### Exercise instructions
Look for the word "class" in the entries below, then copy every line that has it.

┄┄┄┄┄┄

$ cat src/rtl/fx3_pkg.sv
// Shared definitions for the FX3 GPIF II master emulator:
// state encoding, counter widths and default packet length.
package fx3_pkg;

    typedef enum logic [1:0] {
        IDLE    = 2'd0,
        REQUEST = 2'd1,
        RECEIVE = 2'd2,
        GAP     = 2'd3
    } state_t;

    localparam int PACKET_WORDS_DEF = 8192;
    localparam int CNT_W            = 16;
    localparam int WCNT_W           = 15;

    typedef logic [CNT_W-1:0] cnt_t;

endpackage

$ cat src/rtl/fx3_gpif_master_if.sv
// Packet handshake between the GPIF master emulator and the FPGA packet responder.
interface fx3_gpif_master_if;
    import fx3_pkg::*;

    logic       fx3isReading;
    cnt_t       dataIn;
    logic       readData;

    modport master (input fx3isReading, input dataIn, output readData);
    modport slave  (output fx3isReading, output dataIn, input readData);

endinterface

$ cat src/rtl/sat_counter16.sv
// 16-bit status counter: increment, synchronous clear, async reset,
// and a select between saturating at all-ones or wrapping to zero.
module sat_counter16
    import fx3_pkg::*;
(
    input  logic inclk,
    input  logic nReset,
    input  logic i_clr,
    input  logic i_inc,
    input  logic i_sat,
    output cnt_t o_q
);

    cnt_t r_q;

    always_ff @(posedge inclk or negedge nReset) begin
        if (!nReset)
            r_q <= '0;
        else if (i_clr)
            r_q <= '0;
        else if (i_inc && !(i_sat && (&r_q)))
            r_q <= r_q + 1'b1;
    end

    assign o_q = r_q;

endmodule

$ cat src/rtl/fx3_gpif_master.sv
// FX3 GPIF II side emulator: requests packets, captures words while the
// responder flags a packet, checks length and an incrementing data pattern.
module fx3_gpif_master
    import fx3_pkg::*;
#(
    parameter int PACKET_WORDS = PACKET_WORDS_DEF,
    parameter int REQ_TIMEOUT  = 1024,
    parameter int GAP_CYCLES   = 4
) (
    input  logic                     inclk,
    input  logic                     nReset,
    input  logic                     enable,
    input  logic                     checkEnable,
    fx3_gpif_master_if.master        bus,
    output logic                     packetDone,
    output cnt_t                     packetCount,
    output cnt_t                     lengthErrors,
    output cnt_t                     dataErrors,
    output logic                     timeoutFlag,
    output logic                     busy
);

    state_t              r_state;
    state_t              w_next;
    logic                r_fxr;
    logic                r_fxr_d;
    cnt_t                r_din;
    cnt_t                r_exp;
    logic                r_seeded;
    logic [15:0]         r_tcnt;
    logic [WCNT_W-1:0]   r_wcnt;
    logic                r_done;
    logic                r_tmo;

    logic w_tmo_hit, w_gap_hit;
    logic w_rd, w_cap, w_pkt_end, w_tmo_evt, w_spur;
    logic w_derr, w_lerr;

    // One shared timer: request timeout in REQUEST, idle spacing in GAP.
    assign w_tmo_hit = (r_tcnt == 16'(REQ_TIMEOUT - 1));
    assign w_gap_hit = (r_tcnt == 16'(GAP_CYCLES - 1));

    always_ff @(posedge inclk or negedge nReset) begin
        if (!nReset) r_state <= IDLE;
        else         r_state <= w_next;
    end

    always_comb begin
        w_next = r_state;
        unique case (r_state)
            IDLE:    if (enable) w_next = REQUEST;
            REQUEST: if (r_fxr) w_next = RECEIVE;
                     else if (w_tmo_hit) w_next = GAP;
            RECEIVE: if (!r_fxr) w_next = GAP;
            GAP:     if (w_gap_hit) w_next = IDLE;
            default: w_next = IDLE;
        endcase
    end

    // The word registered with the first fxr is captured while still in REQUEST.
    always_comb begin
        w_rd      = 1'b0;
        w_cap     = 1'b0;
        w_pkt_end = 1'b0;
        w_tmo_evt = 1'b0;
        w_spur    = 1'b0;
        unique case (r_state)
            REQUEST: begin
                w_rd      = 1'b1;
                w_cap     = r_fxr;
                w_tmo_evt = !r_fxr && w_tmo_hit;
            end
            RECEIVE: begin
                w_cap     = r_fxr;
                w_pkt_end = !r_fxr;
            end
            GAP:     w_spur = r_fxr && !r_fxr_d;
            default: ;
        endcase
    end

    assign bus.readData = w_rd;
    assign busy         = (r_state != IDLE);
    assign packetDone   = r_done;
    assign timeoutFlag  = r_tmo;

    always_ff @(posedge inclk or negedge nReset) begin
        if (!nReset) begin
            r_fxr    <= 1'b0;
            r_fxr_d  <= 1'b0;
            r_din    <= '0;
            r_exp    <= '0;
            r_seeded <= 1'b0;
            r_tcnt   <= '0;
            r_wcnt   <= '0;
            r_done   <= 1'b0;
            r_tmo    <= 1'b0;
        end else begin
            r_fxr   <= bus.fx3isReading;
            r_fxr_d <= r_fxr;
            r_din   <= bus.dataIn;
            r_done  <= w_pkt_end;
            r_tcnt  <= (w_next != r_state) ? '0 : r_tcnt + 16'd1;
            if (w_tmo_evt)
                r_tmo <= 1'b1;
            if (r_state == IDLE)
                r_wcnt <= '0;
            else if (w_cap && !(&r_wcnt))
                r_wcnt <= r_wcnt + 15'd1;
            // Follow the received data so one bad word cannot poison the rest.
            if (w_cap) begin
                r_exp    <= r_din + 16'd1;
                r_seeded <= 1'b1;
            end
        end
    end

    assign w_derr = w_cap && checkEnable && r_seeded && (r_din != r_exp);
    assign w_lerr = (w_pkt_end && (r_wcnt != WCNT_W'(PACKET_WORDS))) || w_spur;

    sat_counter16 u_pkt_cnt (
        .inclk(inclk), .nReset(nReset), .i_clr(1'b0),
        .i_inc(w_pkt_end), .i_sat(1'b0), .o_q(packetCount)
    );

    sat_counter16 u_len_cnt (
        .inclk(inclk), .nReset(nReset), .i_clr(1'b0),
        .i_inc(w_lerr), .i_sat(1'b1), .o_q(lengthErrors)
    );

    sat_counter16 u_dat_cnt (
        .inclk(inclk), .nReset(nReset), .i_clr(1'b0),
        .i_inc(w_derr), .i_sat(1'b1), .o_q(dataErrors)
    );

endmodule
$ cat src/flat_wrapper.sv
// flat-port wrapper written by rule: the top's interface ports become plain ports
module fx3_gpif_master_flat import fx3_pkg::*;
#(
    parameter int PACKET_WORDS = PACKET_WORDS_DEF,
    parameter int REQ_TIMEOUT  = 1024,
    parameter int GAP_CYCLES   = 4
)
  (inclk, nReset, enable, checkEnable, packetDone, packetCount, lengthErrors, dataErrors, timeoutFlag, busy, bus_fx3isReading, bus_dataIn, bus_readData);
  fx3_gpif_master_if bus_i ();
  input  logic inclk;
  input  logic nReset;
  input  logic enable;
  input  logic checkEnable;
  output logic packetDone;
  output cnt_t packetCount;
  output cnt_t lengthErrors;
  output cnt_t dataErrors;
  output logic timeoutFlag;
  output logic busy;
  input wire logic [$bits(bus_i.fx3isReading)-1:0] bus_fx3isReading;
  input wire logic [$bits(bus_i.dataIn)-1:0] bus_dataIn;
  output wire logic [$bits(bus_i.readData)-1:0] bus_readData;
  assign bus_i.fx3isReading = bus_fx3isReading;
  assign bus_i.dataIn = bus_dataIn;
  assign bus_readData = bus_i.readData;
  fx3_gpif_master #(.PACKET_WORDS(PACKET_WORDS), .REQ_TIMEOUT(REQ_TIMEOUT), .GAP_CYCLES(GAP_CYCLES)) u_core (.inclk(inclk), .nReset(nReset), .enable(enable), .checkEnable(checkEnable), .bus(bus_i), .packetDone(packetDone), .packetCount(packetCount), .lengthErrors(lengthErrors), .dataErrors(dataErrors), .timeoutFlag(timeoutFlag), .busy(busy));
endmodule
$ cat config.mk
export PLATFORM = sky130hd
export DESIGN_NAME = fx3_gpif_master_flat
export DESIGN_NICKNAME = d
export VERILOG_FILES = /design/src/rtl/fx3_pkg.sv /design/src/rtl/fx3_gpif_master_if.sv /design/src/rtl/sat_counter16.sv /design/src/rtl/fx3_gpif_master.sv /design/src/flat_wrapper.sv
export SDC_FILE = /design/constraint.sdc
export NUM_CORES = 1
export LEC_CHECK = 0
export CAP_MARGIN = 15
export CORE_AREA = 3 3 117 119
export CTS_CLUSTER_DIAMETER = 40
export CTS_CLUSTER_SIZE = 24
export DETAILED_ROUTE_END_ITERATION = 10
export DIE_AREA = 0 0 120 122
export DONT_BUFFER_PORTS = 1
export GPL_TIMING_DRIVEN = 0
export PLACE_DENSITY = 0.7
export SYNTH_ARGS = -nofsm -noshare
export SYNTH_HDL_FRONTEND = slang
export SYNTH_SLANG_ARGS = --single-unit
$ cat constraint.sdc
create_clock -name inclk -period 1.9 [get_ports inclk]
set_input_delay 0.19 -clock inclk [delete_from_list [all_inputs] [get_ports inclk]]
set_output_delay 0.19 -clock inclk [all_outputs]
set_load 0.005 [all_outputs]
==> results.cfg <==
[outcome]
outcome = complete, but fails checks
failed_checks = hold timing, setup timing

[finish]
n_antenna_cell = 0
drive_gt1_frac = 0.1993
fillers = 1055
area_growth_pct = 24.09
finish.utilization = 0.5595
fin_nets = 633
seqCellArea_mm2 = 0.002962
multi_input_area_mm2 = 0.002840

[global_routing]
grt_pass1_vias = 4286
groute.usage.overall = 0.1727
grt_first_pass_wirelength_um = 20270
grt_max_degree = 119
antenna_found_initial = 0
grt-ovfl-total = 0

[yosys]
synth-async-reset-ratio = 1.000
synth_edf_count = 0
ys.flop_type = dfrtp_1
syn_area_per_cell_um2 = 10.48
ys_seq_area_frac = 0.5169
ys_warn_count = 0
ys_ff_latch = 118
synth_area_mm2 = 0.005713
synth.net_count = 577
synth_cell_type_count = 47
synthCells = 545

[cts]
root_buffer = clkbuf_16
clk_pin_slew_worst_paths_ns = 0.05
tritoncts = yes
clock_latency_ns = 0.41
cts.sinks = 118
ctsHoldBuffers = 18
cts_buffers = 17
ctsHtreeMaxLevel = 4
max-clock-path-buffers = 2

[route]
drc_errors = 0
wl_per_cell_um = 15.70
ant_nets = 0
via_per_inst = 5.464
vias = 4284
drt-total-wl_um = 12310
first_pass_iters = 4
drtIter0Drc = 185

[floorplanning]
dieArea_mm2 = 0.01464
core-area_mm2 = 0.01267
die_w_um = 120
die_y_um = 122
start_util = 0.4509
num_rows = 41
io_pins = 73

[setup_path]
critPathCapture = u_core.u_dat_cnt.o_q[1]
crit_required_ns = 2.19
rr_worst_depth = 7
worstSetupPathType = flip-flop to flip-flop
slowest_delay_ns = 0.43
reg2reg_to = u_core.u_dat_cnt.o_q[1]
worstPathCellList = inv_4 > ha_4 > and2_4 > and3_4 > nand2_8 > or2_4 > mux2_4
worst_setup_path_start_kind = flip-flop
cpMaxStageDelayCell = dfrtp_2
critPathCaptureType = flip-flop
reg2reg_from = u_core.r_state[0]
arrival_ns = 2.20
critPathMaxFanout = 5
cp-startpoint = u_core.r_state[0]
r2r_slack_ns = -0.004

[place]
post-dp-hpwl_um = 7574
gp_congestion = 0.9004
place_ws_ns = -0.2290
port_buffers = 0

[timing]
fmax_ghz = 0.5251
setup_ws_ns = -0.004402
finalCriticalPeriod_ns = 1.904
rsz0062_at_grt = yes
drv_slew = 0
worst_clock_skew_ns = 0.009273
finalSetupViolCount = 1
fin_hold_ws_ns = -0.5239
tns_ns = -0.004402
max_slew_margin = 0.6885
final.period_utilization = 1.002
worst_slew_pin_slew_ns = 0.4623
hold_violations = 118

[pwr]
p_int_mw = 6.177
pwr-share-seq = 0.382
p_comb_frac = 0.248
switchingPower_mw = 2.646
p_sw_frac = 0.2999
leakage_nw = 3.054
p_per_area_mw_per_mm2 = 1245
ir_worst_vdd_uv = 899.7
total_power_mw = 8.823
clkPwrFrac = 0.370

[min_path]
hp-class = primary input to asynchronous set/reset pin

[flow_run]
maxCapViolations = 0
## area by class of cell
class,instances,share of cell area
flip-flops and latches,118,0.4178
inverters,9,0.005118
clock buffers,21,0.06777
clock inverters,9,0.01765
plain buffers,14,0.01253
well taps,172,0.03036
multi-input cells,402,0.4006
repair buffers,39,0.04818
## layer usage
layer	routed length, um	GRT usage	vias up	share of wire
met3	707	0.06267	14	0.057
li1	-	-	2032	-
met1	5458	0.2137	2126	0.44
met5	0	0	-	0
met4	159	0.06299	0	0.013
met2	5986	0.2792	112	0.49
## sequential cells by signal, summed over array words and instances (netlist names)
signal and cells:
u_core.r_wcnt 15, u_core.r_exp 16, u_core.r_tcnt 16, u_core.u_len_cnt.o_q 16
u_core.r_fxr 1, u_core.u_pkt_cnt.o_q 16, u_core.packetDone 1, u_core.r_state 2
u_core.r_din 16, u_core.r_fxr_d 1, u_core.timeoutFlag 1, u_core.r_seeded 1
u_core.u_dat_cnt.o_q 16
## placed cells by master (no fill, tap or decap), types with 6 or more instances in the layout
cell,n
inv_1,6
dfrtp_2,7
clkbuf_16,17
ha_1,7
xor2_1,38
o21ai_0,29
nand4_1,28
clkbuf_1,6
nand3_1,30
nor2_1,44
dlygate4sd3_1,18
nor3_1,8
nand2_1,50
mux2_2,8
or3_1,6
and3_1,15
and4_1,9
buf_4,22
a21oi_1,8
dfrtp_1,111
xnor2_1,51
## cells in the mapped netlist (3+ instances only)
cell type    n  area share
nor3b_1      4      0.0053
or3_1        6      0.0066
dfrtp_1    118        0.52
xor2_1      38       0.058
nand4_1     28       0.031
a21oi_1      9      0.0079
nand2_1     50       0.033
nor2_1      48       0.032
and4_1      10       0.015
nor4_1       5      0.0055
clkbuf_1     8      0.0053
o32ai_1      3      0.0046
o21ai_0     30       0.026
mux2_2       9       0.018
xnor2_1     51       0.078
and2_1       6      0.0066
nor3_1      13       0.011
inv_1        9      0.0059
ha_1        11       0.024
nand3_1     33       0.029
buf_4        3      0.0039
and3_1      16       0.018
nor4b_1      5      0.0077
buf_2        4      0.0035
## power by group through the flow
stage               clock, mW  sequential [mW]  combinational [mW]
finish                   3.26             3.37                2.19
global route             3.46             3.43                2.45
CTS                      3.34             3.36                2.06
detailed placement          0             3.39                1.72
global placement            0             3.36                1.65
floorplan                   0             3.28                1.37
## logic make-up after synthesis
family / Yosys count / synth area share
compound gates: 51 / 0.05256
xor+xnor: 89 / 0.1364
fa+ha+maj: 11 / 0.02409
buf+inv: 25 / 0.02059
flops: 118 / 0.5169
mux: 11 / 0.02212
simple gates: 240 / 0.2273
## stage by stage
step           instances  area [um2]
4_1_cts              778        6915
5_1_grt              784        7089
2_1_floorplan        545        5718
3_3_place_gp         717        5933
6_report             784        7089
3_5_place_dp         717        5933
## critical path: cells and delay by family, from the launching register on
family	cells	cell delay, ns
adders and majority gates	1	0.26
buffers and inverters	1	0.07
DFF	1	0.43
muxes	1	0.30
and+or+nand+nor	4	0.72
## timing repair
action | 4_1_cts | 5_1_grt
endpoints found under the hold margin | 137 | 118
gates resized for setup | 25 | 36
setup buffers | 13 | 8
setup endpoints to repair | 60 | 50
pin swaps | 9 | 13
## worst min-delay path by stage
stage,start,slack (ns),depth (start not counted),to
floorplan,nReset,-0.11,0,u_core.packetDone
global placement,nReset,-0.10,0,u_core.r_din[12]
detailed placement,nReset,-0.10,0,u_core.r_din[11]
CTS,nReset,-0.55,0,u_core.r_tcnt[13]
global route,nReset,-0.55,0,u_core.r_din[11]
finish,nReset,-0.52,0,u_core.r_din[11]
(Power assumes the default switching activity.)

┄┄┄┄┄┄

### Solution
hp-class = primary input to asynchronous set/reset pin
## area by class of cell
class,instances,share of cell area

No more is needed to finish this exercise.